By Jack Dusik
IN MY LAST COLUMN, I wrote that as an ACA member, you have a team of government relations professionals advocating on your behalf to further the aims of chiropractic and who have been successful in bringing home numerous victories for the profession. You may have thought, “But what exactly does he do as senior director of federal government relations?”
Simply put, I am a lobbyist. The term “lobbyist,” to some, carries a negative connotation. So it helps if I define the terms. Lobbying is a form of free speech, protected in the First Amendment of the Constitution, which reads, in part: “Congress shall make no law…interfering with the right of the people peaceably to assemble and to petition the Government for a redress of grievances.” Lobbyists, as advocates for every cause imaginable, are professional petitioners of government, who fight for the rights and interests of those they represent.
According to the Senate Office of Public Records, as of October 2015, there were 11,165 individuals required to register with the Secretary of the Senate and the Clerk of the House under the Lobbying Disclosure Act. Further, some $2.4 billion was spent on lobbying activities in 2015.
This sounds like a lot of money, but considering this figure falls between the amount Coca-Cola ($3.5 billion) and PepsiCo ($2.3 billion) spent on advertising in 2014, the number gains perspective.
As your advocate, I work to ensure the pro-chiropractic message is received in Congress and is not lost among the cacophony of other voices passionately arguing for their causes in the U.S. House and Senate. How do I do this? That’s what this edition of “Legislative Matters” is about.
Before joining ACA, I spent nearly a decade working in Congress, first with the House Committee on Ways and Means, where I began my education in health policy, which continued during my time as legislative aide for a senior member of the committee. When not working in Congress, I spent years working on campaigns across the country.
This education in how the “Iron Triangle” of policy, politics and procedure intersect in the governing process is not something you can learn from a textbook and is the single most valuable asset I bring to ACA, along with knowing how to apply this knowledge to further the goals of the profession.
My typical day resembles the following: Mornings are important as I read through various tip sheets, newsletters and articles from outlets like Congressional Quarterly, Politico and Real Clear Health. It’s vital to absorb the torrent of information on rapidly changing events, and I regularly gather intelligence myself via conversations with officials and staff and attending congressional hearings and briefings.
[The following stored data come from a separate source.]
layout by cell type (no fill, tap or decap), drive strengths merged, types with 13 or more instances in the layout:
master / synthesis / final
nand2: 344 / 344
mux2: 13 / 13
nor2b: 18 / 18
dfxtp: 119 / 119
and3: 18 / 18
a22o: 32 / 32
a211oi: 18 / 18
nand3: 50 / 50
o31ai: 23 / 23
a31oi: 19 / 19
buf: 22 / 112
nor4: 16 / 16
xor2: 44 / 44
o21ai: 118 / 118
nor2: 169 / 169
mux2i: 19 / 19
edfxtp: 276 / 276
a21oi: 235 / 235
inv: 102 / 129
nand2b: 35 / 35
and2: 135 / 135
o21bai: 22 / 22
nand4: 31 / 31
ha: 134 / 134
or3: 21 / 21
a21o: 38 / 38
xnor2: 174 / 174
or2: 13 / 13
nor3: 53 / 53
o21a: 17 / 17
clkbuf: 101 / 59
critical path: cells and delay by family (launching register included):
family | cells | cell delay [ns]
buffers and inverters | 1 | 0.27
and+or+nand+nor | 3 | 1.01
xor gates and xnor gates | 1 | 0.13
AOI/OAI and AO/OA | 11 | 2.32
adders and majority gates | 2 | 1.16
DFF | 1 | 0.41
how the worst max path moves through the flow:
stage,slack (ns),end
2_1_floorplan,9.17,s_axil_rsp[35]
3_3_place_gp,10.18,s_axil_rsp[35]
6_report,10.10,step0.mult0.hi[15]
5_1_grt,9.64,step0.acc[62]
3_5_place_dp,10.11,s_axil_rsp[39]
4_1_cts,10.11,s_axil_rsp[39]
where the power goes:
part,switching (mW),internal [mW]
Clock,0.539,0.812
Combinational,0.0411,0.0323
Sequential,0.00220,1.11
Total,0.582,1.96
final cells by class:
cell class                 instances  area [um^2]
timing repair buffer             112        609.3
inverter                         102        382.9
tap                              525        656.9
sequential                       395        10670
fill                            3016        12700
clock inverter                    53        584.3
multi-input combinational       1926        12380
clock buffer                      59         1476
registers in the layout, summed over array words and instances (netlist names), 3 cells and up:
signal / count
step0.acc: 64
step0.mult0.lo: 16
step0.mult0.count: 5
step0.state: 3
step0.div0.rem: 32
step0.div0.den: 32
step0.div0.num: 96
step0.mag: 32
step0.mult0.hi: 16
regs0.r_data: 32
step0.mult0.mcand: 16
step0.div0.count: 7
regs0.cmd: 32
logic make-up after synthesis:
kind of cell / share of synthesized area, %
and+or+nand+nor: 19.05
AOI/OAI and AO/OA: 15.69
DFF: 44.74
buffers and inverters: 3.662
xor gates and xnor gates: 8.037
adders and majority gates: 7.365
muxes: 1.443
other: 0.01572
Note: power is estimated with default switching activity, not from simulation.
**config.mk**
```make
export PLATFORM = sky130hd
export DESIGN_NAME = programRom
export DESIGN_NICKNAME = d
export VERILOG_FILES = /design/src/logic/hackPkg.sv /design/src/logic/programRom.sv
export SDC_FILE = /design/constraint.sdc
export NUM_CORES = 2
export LEC_CHECK = 0
export BUFFER_PORTS_ARGS = -buffer_cell sky130_fd_sc_hd__buf_4
export CORE_ASPECT_RATIO = 0.6
export CORE_MARGIN = 10
export CORE_UTILIZATION = 63
export CTS_CLUSTER_DIAMETER = 60
export CTS_CLUSTER_SIZE = 25
export DETAILED_ROUTE_END_ITERATION = 6
export PLACE_DENSITY_LB_ADDON = 0.25
export SLEW_MARGIN = 40
export SYNTH_ARGS = -nofsm -noshare
export SYNTH_HDL_FRONTEND = slang
export SYNTH_SLANG_ARGS = --single-unit
```
**constraint.sdc**
```tcl
create_clock -name clk -period 4 [get_ports clk]
set_input_delay 0.6 -clock clk [delete_from_list [all_inputs] [get_ports clk]]
set_output_delay 0.6 -clock clk [all_outputs]
set_load 0.01 [all_outputs]
```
After reviewing the day’s schedule, I return messages. I then reach out to colleagues in other health care associations, generally members of the Patients’ Access to Responsible Care Alliance (PARCA), which ACA was instrumental in founding and I currently chair; or the Coalition for Patients’ Rights on topics of mutual concern, such as provider non-discrimination in federally run health exchanges. Working with these coalitions enables ACA to leverage efforts, making a bigger impact on decision-makers in organizations such as Centers for Medicare & Medicaid Services (CMS).
Often, I go to Capitol Hill to visit with members of Congress and their staff to advance an issue, such as scope-of-practice parity in Medicare, or to prevent something from happening, such as passage of the odious Truth and Transparency legislation. I frequently check the status of a request, such as signing onto a bill we support, deliver an ACA Issue Brief to an interested staffer or a letter explaining ACA’s position on a subject under consideration in Congress. This is the primary way in which I influence decision-makers and accomplish the most on behalf of ACA.
I may attend a hearing at the House Committee on Energy and Commerce, which has broad jurisdiction over health care. I may sit in on one of the many briefings occurring daily on the Hill, often hosted by congressional committees or other organizations such as the congressional Dietary Supplement Caucus. Or I grab coffee in the bustling Longworth Cafeteria or lunch at the busy Capitol Hill Club to meet with staff or colleagues.
Often, on ACA’s behalf, I attend evening events for a member of Congress, where discussions focus on the prospect of a bill passing, and I explain ACA’s position. While it may sound glamorous to attend a dinner with a senator when Congress is in session, there is a grinding series of breakfasts, coffees, meet-and-greets, lunches, receptions and dinners, all for the purpose of raising campaign money. Aside from walking the halls of Congress, this is the most time-consuming aspect of my job. When a filing deadline with the Federal Election Commission is approaching or just prior to a long congressional recess, I may attend three or four events every day for a week.
As an advocate, I am passionate about chiropractic and the value it offers in improving the quality of health care in America. I find lobbying extremely rewarding, and it is my honor to do so in service of the profession’s goals.
Jack Dusik is ACA’s senior director, federal government relations, of the public policy and advocacy department.